Danilo Medaković (17 December 1819 – 5 November 1881) was a Serbian writer, journalist, and publisher. Born in the Habsburg monarchy, Medaković became one of Serbia's leading publicists and owned a printing press in Novi Sad, where he published several periodicals, magazines, and three newspapers, both political and literary.

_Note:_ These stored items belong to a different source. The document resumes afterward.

[config.mk]
export PLATFORM = sky130hd
export DESIGN_NAME = kfht_mod
export DESIGN_NICKNAME = d
export VERILOG_FILES = /design/src/hdl/kfht_pkg.sv /design/src/hdl/kfht_mod.sv
export SDC_FILE = /design/constraint.sdc
export NUM_CORES = 1
export LEC_CHECK = 0
export BUFFER_PORTS_ARGS = -buffer_cell sky130_fd_sc_hd__buf_2
export CAP_MARGIN = 30
export CORE_ASPECT_RATIO = 1.25
export CORE_MARGIN = 1
export CORE_UTILIZATION = 35
export CTS_BUF_LIST = sky130_fd_sc_hd__clkbuf_8
export CTS_CLUSTER_DIAMETER = 80
export DETAILED_ROUTE_END_ITERATION = 6
export PLACE_DENSITY_LB_ADDON = 0.25
export SETUP_SLACK_MARGIN = 0.4
export SLEW_MARGIN = 25
export SYNTH_ARGS = -nofsm -noshare
export SYNTH_HDL_FRONTEND = slang
export SYNTH_SLANG_ARGS = --single-unit
[constraint.sdc]
create_clock -name i_clk -period 2.7 [get_ports i_clk]
set_input_delay 0.54 -clock i_clk [delete_from_list [all_inputs] [get_ports i_clk]]
set_output_delay 0.54 -clock i_clk [all_outputs]
set_load 0.03 [all_outputs]
[src/hdl/kfht_pkg.sv]
// Package: shared types, constants and hash helpers for the key frequency hash table.
package kfht_pkg;

    localparam int unsigned NumBucketsDef = 256;
    localparam int unsigned WaysDef       = 8;
    localparam logic [31:0] HashMul       = 32'h045d9f3b;
    localparam int unsigned HashShift     = 16;
    localparam logic [8:0]  BucketCountRst = 9'd256;

    localparam logic       CmdInsert = 1'b0;
    localparam logic       CmdLookup = 1'b1;
    localparam logic [0:0] RegBucketCount = 1'b0;

    typedef enum logic [3:0] {
        t_st_idle,
        t_st_mix1,
        t_st_mul1,
        t_st_mix2,
        t_st_mul2,
        t_st_fin,
        t_st_mod,
        t_st_fill,
        t_st_rd,
        t_st_cmp,
        t_st_upd,
        t_st_out,
        t_st_clr
    } t_state;

    typedef struct packed {
        logic start;
        logic done;
    } t_mod_ctl;

    function automatic logic [31:0] xs16(input logic [31:0] x);
        xs16 = x ^ (x >> HashShift);
    endfunction

endpackage

[src/hdl/kfht_mod.sv]
// Restoring divider remainder: one quotient bit per cycle, 32 steps.
module kfht_mod import kfht_pkg::*; #(
    parameter int unsigned DW = 9
) (
    input  logic          i_clk,
    input  logic          i_rst_n,
    input  logic          i_start,
    input  logic [31:0]   i_num,
    input  logic [DW-1:0] i_div,
    output logic          o_done,
    output logic [DW-1:0] o_rem
);
    logic [31:0] r_num, n_num;
    logic [DW:0] r_rem, n_rem;
    logic [5:0]  r_cnt, n_cnt;
    logic        r_busy, n_busy;
    logic [DW:0] w_sh;

    always_comb begin
        w_sh   = {r_rem[DW-1:0], r_num[31]};
        n_num  = r_num;
        n_rem  = r_rem;
        n_cnt  = r_cnt;
        n_busy = r_busy;
        if (i_start) begin
            n_num  = i_num;
            n_rem  = '0;
            n_cnt  = 6'd0;
            n_busy = 1'b1;
        end else if (r_busy) begin
            n_num = {r_num[30:0], 1'b0};
            n_rem = (w_sh >= {1'b0, i_div}) ? w_sh - {1'b0, i_div} : w_sh;
            n_cnt = r_cnt + 6'd1;
            if (r_cnt == 6'd31) begin
                n_busy = 1'b0;
            end
        end
    end

    always_ff @(posedge i_clk) begin
        if (!i_rst_n) begin
            r_busy <= 1'b0;
            r_cnt  <= '0;
        end else begin
            r_busy <= n_busy;
            r_cnt  <= n_cnt;
        end
        r_num <= n_num;
        r_rem <= n_rem;
    end

    assign o_done = r_busy && r_cnt == 6'd31;
    assign o_rem  = n_rem[DW-1:0];
endmodule

# Word-level counts from Yosys, hierarchy flattened
# Index checks and enable logic that the tools add are counted.
# totals
regBits	48
latchBits	0
mem_bits_rw	0
mem_bits_ro	0
word_cells	20
memories	0
# classes
add_sub_neg	2
n_mul	0
div_mod_pow	0
magnitude_cmp	1
eq_ne	1
shifts	0
n_mux	8
bitwise	1
n_reduce_logical	3
# ops
op	n
two-way mux 32 bit	2
two-way mux 9 bit	3
greater-or-equal comparator 10 x 9 -> 1 bit	1
subtractor 9 bit	1
adder 6 x 1 -> 6 bit (second input constant)	1
== test 6 x 5 -> 1 bit (second input constant)	1
two-way mux 1 bit	3
nonzero test 2 bit	1
OR reduction 2 bit	1
logical AND 1 bit	1
inverter 1 bit	1

# Depth between registers and ports, before layout
# Gate-level depths: netlist of run 1.
# logic_depth
depth_word	4
mapped_depth	10
depth_no_buf	9

# Least setup slack after synthesis of run 1
# OpenSTA, ideal clock, no wires.
# synth_path
path_kind	input to output
startpoint	in i_div[0]
endpoint	out o_rem[5]
arrival_ns	2.981
t_required_ns	2.160
path_slack_ns	-0.821
stages	9
n_path_buf	1
path_cell_list	ha_1 -> inv_1 -> fa_1 -> a211oi_4 -> o31ai_4 -> a211oi_4 -> buf_6 -> nand2_1 -> a311oi_1
# synth_via
elab_chain_len	4
elab_cells_between_ends	5
classes_between	add/sub (1); order compare (1); mux (3)
# synth_rtl
element	line	rtl
start, declared	kfht_mod.sv:9	input logic [DW-1:0] i_div,
subtractor 9 bit / greater-or-equal comparator 10 x 9 -> 1 bit (equally long branches)	kfht_mod.sv:32	n_rem = (w_sh >= {1'b0, i_div}) ? w_sh - {1'b0, i_div} : w_sh;
two-way mux 9 bit (*)	kfht_mod.sv:32	
two-way mux 9 bit (*)	kfht_mod.sv:30	end else if (r_busy) begin
two-way mux 9 bit (*)	kfht_mod.sv:25	if (i_start) begin
end, declared	kfht_mod.sv:11	output logic [DW-1:0] o_rem
# Mark *: on every way between the ends. The rest lies on a longest branch, timed or not.

# Worst setup path after layout of run 1
# layout_path
startpoint	reg r_num[31]
endpoint	out o_rem[6]
# layout_via
elab_chain_len	4
elab_cells_between_ends	5
classes_between	add/sub (1); order compare (1); mux (3)
# layout_rtl
element	line	rtl
start, declared	kfht_mod.sv:13	logic [31:0] r_num, n_num;
start signal, assigned	kfht_mod.sv:48	r_num <= n_num;
subtractor 9 bit / greater-or-equal comparator 10 x 9 -> 1 bit (equally long branches)	kfht_mod.sv:32	
two-way mux 9 bit (*)	kfht_mod.sv:32	
two-way mux 9 bit (*)	kfht_mod.sv:30	
two-way mux 9 bit (*)	kfht_mod.sv:25	
# Marked as above.

==> impl_results.md, run 1 <==
- Post-synth cell types: 45
- Clock-pin slew on the worst setup and hold paths: 0.09 ns
- Detail Route Antenna Nets: 0
- Post-route DRC violation count: 0
- HP Class: in2reg
- P_leak: 1.44 nW
- Placed instance area: 3260 um^2
- Mapped Cells: 210
- First-pass GRT wire length: 8740 um
- Clk sinks: 48
- Initial DRC Count: 55
- Data required, critical path: 2.16 ns
- Sequential share of power: 0.447
- DR pass1 iterations: 4
- Failing checks: setup timing
- Core area: 7020 um^2
- RSZ-0062 raised after global routing: yes
- VDD IR-drop max: 225 uV
- Avg Inst Size Synth: 12.2 um^2
- #FFs+latches synth: 48
- Ratio of final minimum period to clock period: 1.24
- Run status: complete, but fails checks
- Setup Slack @ Placement: -0.552 ns
- Final setup vio count: 9
- Pwr dens: 569 nW/um^2
- Area growth syn-to-layout: 36.2%
- Switching share of total power: 0.272
- Clock Latency Late Sink: 0.29 ns
- Critical path launch point type: register
- Clock power frac: 0.273
- Fin. Hold Viols: 0
- EDFF count, synth: 32
- Overall Power: 1.99 mW
- PortBufs: 53
- Comb pwr share: 0.279
- Final GP Congestion: 0.920
- CTS root buf: clkbuf_8
- Clock Skews: 0.00568 ns
- Slew Viols, Final: 0
- CP max FO: 7
- Post-Syn Area: 2560 um^2
- Vias in the first global route: 1898
- Critical path type: reg2out
- WHS: 0.465 ns
- Fin crit period: 3.34 ns
- Number of buffers created by CTS: 5
- Final WL: 5330 um
- Total gr overflow: 0
- # IOs: 54
- Slew HR: 0.669
- Via Count: 1860
- Vias/cell: 4.87
- Number of buffers on the longest clock path: 2
- Setup crit end kind: primary output
- Final Core Density: 0.498
- Fmax: 0.300 GHz
- Worst Path Arrival: 2.80 ns
- Synth Warn #: 0
- Initial Utilization: 0.365
- Row cnt: 34
- N_diodes: 0
- Layout cells sized above 1: 0.521
- Die area: 7680 um^2
- Final instance area: 3490 um^2
- Async SR Flop Fraction: 0
- Power Internal: 1.45 mW
- Initial antenna violation count: 0
- Switch Pwr: 0.542 mW
- Worst-margin pin slew: 0.496 ns
- Primary FF master, synth: edfxtp_1
- Die Y: 97.7 um
- CTS tree: done
- Tot GR Track Use: 0.146
- Final net count: 346
- Post-DP HPWL: 4040 um
- Routed WL per cell: 14.0 um
- Setup ws final: -0.637 ns
- Seq/Total Area, Yosys: 0.500
- Largest net degree at the start of global routing: 33
- Syn nets: 265
- CTS HTree Levels: 2
- Max Cap Viol: 0
- Chip width: 78.6 um
- Hold Buf Count CTS: 0
==> cell usage in the layout, fill, tap and decap left out, types with 2 or more instances in the layout <==
cell type and instances:
a211oi_4 6, a21oi_1 6, a311oi_4 4, buf_2 44, buf_4 32, buf_6 8, clkbuf_8 6, dfxtp_1 16
edfxtp_1 32, ha_1 9, inv_1 10, inv_2 2, mux2_2 32, mux2i_1 3, mux2i_4 2, nand2_1 8
nand2_4 2, nand2b_1 3, nand3_1 3, nand3b_1 2, nand4_1 3, nand4b_1 2, nor2_1 16, o211ai_1 2
o21a_1 2, or2_2 2, xnor2_1 2, xor2_1 6
==> power groups by stage <==
stage               registers [mW]  clock network (mW)  logic, mW
global route                 0.898               0.591      0.600
finish                       0.890               0.544      0.555
floorplan                    0.896                   0      0.348
detailed placement           0.907                   0      0.504
CTS                          0.892               0.573      0.555
global placement             0.905                   0      0.498
==> critical path: stages, from the launching register on <==
cell	delay, ns
edfxtp_1	0.44
inv_2	0.10
ha_4	0.13
inv_2	0.03
fa_2	0.36
a211oi_4	0.29
o31ai_4	0.12
a211oi_4	0.27
buf_6	0.17
mux2i_1	0.11
a211oi_4	0.27
buf_4	0.21
==> state kept, by name, indices dropped and copies added (netlist names) <==
register	cells
r_busy	1
r_cnt	6
r_num	32
r_rem	9
==> synthesized netlist by cell type (all sizes together) (2+ instances only) <==
master	count	area, um^2
edfxtp	32	961
mux2	32	360
dfxtp	16	320
nor2	16	60.1
inv	12	45.0
ha	10	125
nand2	10	37.5
clkbuf	8	30.0
a211oi	7	77.6
a21oi	7	38.8
mux2i	6	60.1
xor2	6	52.6
a311oi	5	43.8
buf	3	27.5
nand2b	3	18.8
nand3	3	15.0
nand4	3	18.8
a21o	2	16.3
nand3b	2	15.0
nand4b	2	17.5
o211ai	2	15.0
o21a	2	15.0
or2	2	12.5
xnor2	2	17.5
==> area by class of cell <==
cell class              instances  area [um^2]
inverters                      12         45.0
fillers                       653         3520
clock buffers                   6         82.6
flip-flops and latches         48         1280
repair buffers                 85          571
multi-input cells             139         1360
well taps                      90          113
clock inverters                 2         38.8
==> metal layers <==
metal / GRT usage / wire [um] / share of wire
met5: 0 / 0 / 0
met4: 0.0527 / 68 / 0.013
met3: 0.0310 / 242 / 0.045
met2: 0.245 / 2630 / 0.49
met1: 0.183 / 2390 / 0.45
==> metrics by stage <==
stage                     std cells  TNS [ns]
after floorplan                 210     -2.62
after global placement          371     -4.04
after detailed placement        371     -4.44
after CTS                       381     -5.58
after global routing            382     -6.45
final                           382     -5.33
==> kinds of logic (layout without fill, tap and decap cells) <==
group                      after synthesis  count (layout)  share of synthesized area
muxes                                   38              38                      0.164
adders and majority gates               11              11                     0.0566
xor gates and xnor gates                 8               8                     0.0273
AOI/OAI and AO/OA                       32              32                      0.110
and+or+nand+nor                         50              50                      0.103
DFF                                     48              48                      0.500
buffers and inverters                   23             105                     0.0400
==> worst paths after layout <==
kind / startpoint / endpoint / slack (ns) / depth (start not counted)
worst min register to register: r_cnt[5]$_SDFFE_PP0P_ / r_cnt[5]$_SDFFE_PP0P_ / 0.52 / 2
worst max register to register: r_num[31]$_DFFE_PP_ / r_rem[0]$_DFF_P_ / 0.18 / 11
worst max-delay path: r_num[31]$_DFFE_PP_ / o_rem[6] / -0.64 / 11
worst min-delay path: i_rst_n / r_busy$_SDFF_PN0_ / 0.46 / 2
==> repair_timing <==
item / CTS / global route
resized for setup: 25 / 2
buffers inserted: 2 / 1
endpoints found under the setup margin: 18 / 18
pin swaps: 6 / 1
cloned: 0 / 0
Note: power is estimated with default switching activity, not from simulation.
==> inputs of run 2 (changes only) <==
==> constraint.sdc (replaced) <==
create_clock -name i_clk -period 3 [get_ports i_clk]
set_input_delay 0.6 -clock i_clk [delete_from_list [all_inputs] [get_ports i_clk]]
set_output_delay 0.6 -clock i_clk [all_outputs]
set_load 0.03 [all_outputs]
==> run 2 against run 1 <==
Final cell count decreased by 1.3%. First-iteration DRC count up 36%. Non-clock buffer count is 5 lower. Sequential share of layout area increased by 0.74 points. Clock skew increased by 0.00068 ns. The run still ends with setup timing left. Routed wire length decreased by 1.7%. Clock-buffer cell count down 1. Global-route usage about the same. Setup slack better by 0.22 ns. Critical path depth unchanged. Highest routed layer unchanged. Hold slack improved by 0.044 ns.
==> impl_results.md, run 2 (synthesized netlist as in run 1, its figures left out) <==
- Clock Skews: 0.00637 ns (+0.000681 ns)
- Initial antenna violation count: 0 (unchanged)
- Slew HR: 0.659 (-0.0100)
- N_diodes: 0 (unchanged)
- Reg2Reg Setup Slack: 0.56 ns (+0.38 ns)
- Largest net degree at the start of global routing: 33 (unchanged)
- Fillers: 652 (-0.15%)
- Detail Route Antenna Nets: 0 (unchanged)
- Final WL: 5240 um (-1.7%)
- Final net count: 341 (-1.4%)
- Fmax: 0.293 GHz
- Post-DP HPWL: 3900 um (-3.4%)
- RSZ-0062 raised after global routing: yes
- Area growth syn-to-layout: 33.6%
- Slowest cell on crit path: edfxtp_1
- Clk sinks: 48 (unchanged)
- Chip width: 78.6 um (unchanged)
- CTS HTree Levels: 2 (unchanged)
- Final GP Congestion: 0.840 (-8.7%)
- Slew Viols, Final: 0 (unchanged)
- Tot GR Track Use: 0.146 (-0.000225)
- Post-route DRC violation count: 0 (unchanged)
- First-pass GRT wire length: 8760 um (+0.32%)
- Fin crit period: 3.42 ns
- Worst path cell trace: inv_2 > ha_4 > inv_2 > fa_2 > a211oi_4 > o31ai_4 > a211oi_4 > buf_6 > mux2i_2 > a211oi_4 > buf_2
- Layout cells sized above 1: 0.519 (-0.00138)
- P_leak: 1.40 nW (-3.2%)
- CTS root buf: clkbuf_8
- Final setup vio count: 9 (unchanged)
- Largest regs: r_num (32), r_rem (9), r_cnt (6)
- Largest Register: r_num
- Data required, critical path: 2.40 ns (+0.24 ns)
- Setup crit end kind: primary output
- HP Class: reg2reg
- Vias/cell: 4.86 (-0.25%)
- Die Y: 97.7 um (unchanged)
- Initial DRC Count: 75 (+36%)
- Row cnt: 34 (unchanged)
- Critical path type: reg2out
- VDD IR-drop max: 278 uV (+23%)
- Initial Utilization: 0.365 (unchanged)
- Core area: 7020 um^2 (unchanged)
- Total gr overflow: 0 (unchanged)
- DR pass1 iterations: 4 (unchanged)
- Number of buffers created by CTS: 5 (unchanged)
- Worst Path Arrival: 2.82 ns (+0.02 ns)
- Worst path max stage delay: 0.44 ns (about the same)
- Setup ws final: -0.417 ns (+0.220 ns)
- Overall Power: 1.77 mW (-11%)
- Routed WL per cell: 13.9 um (-0.38%)
- Vias in the first global route: 1912 (+0.74%)
- Ratio of final minimum period to clock period: 1.14
- Placed insts: 364 (-1.9%)
- Commonest non-fill, non-tap cells in the layout: buf_2 (46), mux2_2 (32), edfxtp_1 (32)
- Clock Latency Late Sink: 0.30 ns (about the same)
- Fin. Hold Viols: 0 (unchanged)
- Clock-pin slew on the worst setup and hold paths: 0.09 ns (about the same)
- PortBufs: 53 (unchanged)
- Run status: complete, but fails checks
- Layout Cells excl Fill: 377 (-1.3%)
- Commonest non-fill, non-tap cell in the layout: buf_2
- Number of flip-flops in the largest register: 32 (unchanged)
- Most frequent CP cell: a211oi_4
- Hold Buf Count CTS: 0 (unchanged)
- # IOs: 54 (unchanged)
- Die area: 7680 um^2 (unchanged)
- Max Cap Viol: 0 (unchanged)
- Failing checks: setup timing
- Via Count: 1831 (-1.6%)
- Worst-margin pin slew: 0.512 ns (+0.0157 ns)
- CTS tree: done
- Critical path launch point type: register
- CP max FO: 8 (+1)
- Pwr dens: 517 nW/um^2 (-9.3%)
- Number of buffers on the longest clock path: 2 (unchanged)
[run 2: cell count changes in the layout (fill, tap and decap cells not counted), sizes merged]
cell	before	now
clkbuf	6	5
inv	12	13
clkinvlp	0	1
buf	85	80
clkinv	1	0
[run 2: path summary, 6_finish.rpt]
kind                                       startpoint  depth (start not counted)                    end
worst max-delay path              r_num[31]$_DFFE_PP_                         11               o_rem[1]
worst max register to register    r_num[31]$_DFFE_PP_                         10       r_rem[1]$_DFF_P_
worst min-delay path            r_cnt[5]$_SDFFE_PP0P_                          2  r_cnt[5]$_SDFFE_PP0P_
worst min register to register  r_cnt[5]$_SDFFE_PP0P_                          2  r_cnt[5]$_SDFFE_PP0P_
[run 2: what timing repair did]
action / in CTS / in global routing
setup endpoints to repair: 9 / 9
gates resized for setup: 18 / 8
buffers inserted: 4 / 1
pin swaps: 8 / 2
[run 2: area by class of cell]
type                    count  area (um^2)  share of cell area
inverters                  12         45.0              0.0131
multi-input cells         139         1360               0.397
clock buffers               5         68.8              0.0201
flip-flops and latches     48         1280               0.374
repair buffers             80          512               0.149
clock inverters             3         46.3              0.0135
well taps                  90          113              0.0329
[run 2: worst max-delay path: cells and delay by family, from the launching register on]
| family | cells | cell delay (ns) |
|---|---|---|
| compound gates | 4 | 0.78 |
| buf+inv | 4 | 0.53 |
| fa+ha+maj | 2 | 0.49 |
| flops | 1 | 0.44 |
| mux | 1 | 0.28 |
[run 2: metal layers]
layer / track usage / vias to the layer above / routed length [um]
li1: - / 921 / -
met2: 0.250 / 49 / 2510
met5: 0 / - / 0
met4: 0.0641 / 0 / 86
met3: 0.0225 / 7 / 229
met1: 0.178 / 854 / 2420
[run 2: where the power goes]
part           total (mW)  leakage (nW)  internal [mW]  switching [mW]
registers           0.803         0.454          0.775          0.0272
logic               0.488         0.890          0.246           0.242
clock network       0.479        0.0548          0.251           0.228
total                1.77          1.40           1.27           0.497
[run 2: per-stage QoR]
stage | setup TNS [ns] | cell area [um^2] | hold slack [ns] | util | setup slack [ns]
finish | -3.41 | 3430 | 0.509 | 0.488 | -0.417
global route | -4.34 | 3430 | 0.521 | 0.488 | -0.513
floorplan | -1.00 | 2710 | 0.472 | - | -0.140
detailed placement | -2.93 | 3190 | 0.497 | 0.455 | -0.417
global placement | -2.61 | 3190 | 0.492 | 0.455 | -0.343
CTS | -3.53 | 3390 | 0.509 | 0.483 | -0.418
==> inputs of run 3 (changes only) <==
==> constraint.sdc (replaced) <==
create_clock -name i_clk -period 4.3 [get_ports i_clk]
set_input_delay 0.86 -clock i_clk [delete_from_list [all_inputs] [get_ports i_clk]]
set_output_delay 0.86 -clock i_clk [all_outputs]
set_load 0.03 [all_outputs]
==> run 3 against run 2 <==
The run now ends clean. Sequential power shrank 30%. Via count decreased by 3.5%. Clock power down 41%. Clock-buffer cell count up 1. Hold slack better by 0.0067 ns. Sequential cell count unchanged. Critical path depth unchanged. Setup slack better by 0.85 ns. Power shrank 36%. Clock skew increased by 0.0040 ns. Largest power group unchanged.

Danilo Medaković was active in the printing trade in the mid-nineteenth century and managed to acquire the Bible patent and associated liturgical texts and manuscripts. He had significant financial resources and maintained connections with the Obrenović family and members of the court.

== Early life ==
Danilo Medaković was born in 1819 in the village of Zrmanja near Gračac, at the time in the Croatian Military Frontier of the Habsburg monarchy. He received his secondary education at the gymnasium in Zadar (then in the Habsburg Kingdom of Dalmatia) under teachers who inspired in him an enduring love of classical authors.

After completing high school in 1838, he moved to the Principality of Serbia, where he worked as a government employee under knez Miloš Obrenović.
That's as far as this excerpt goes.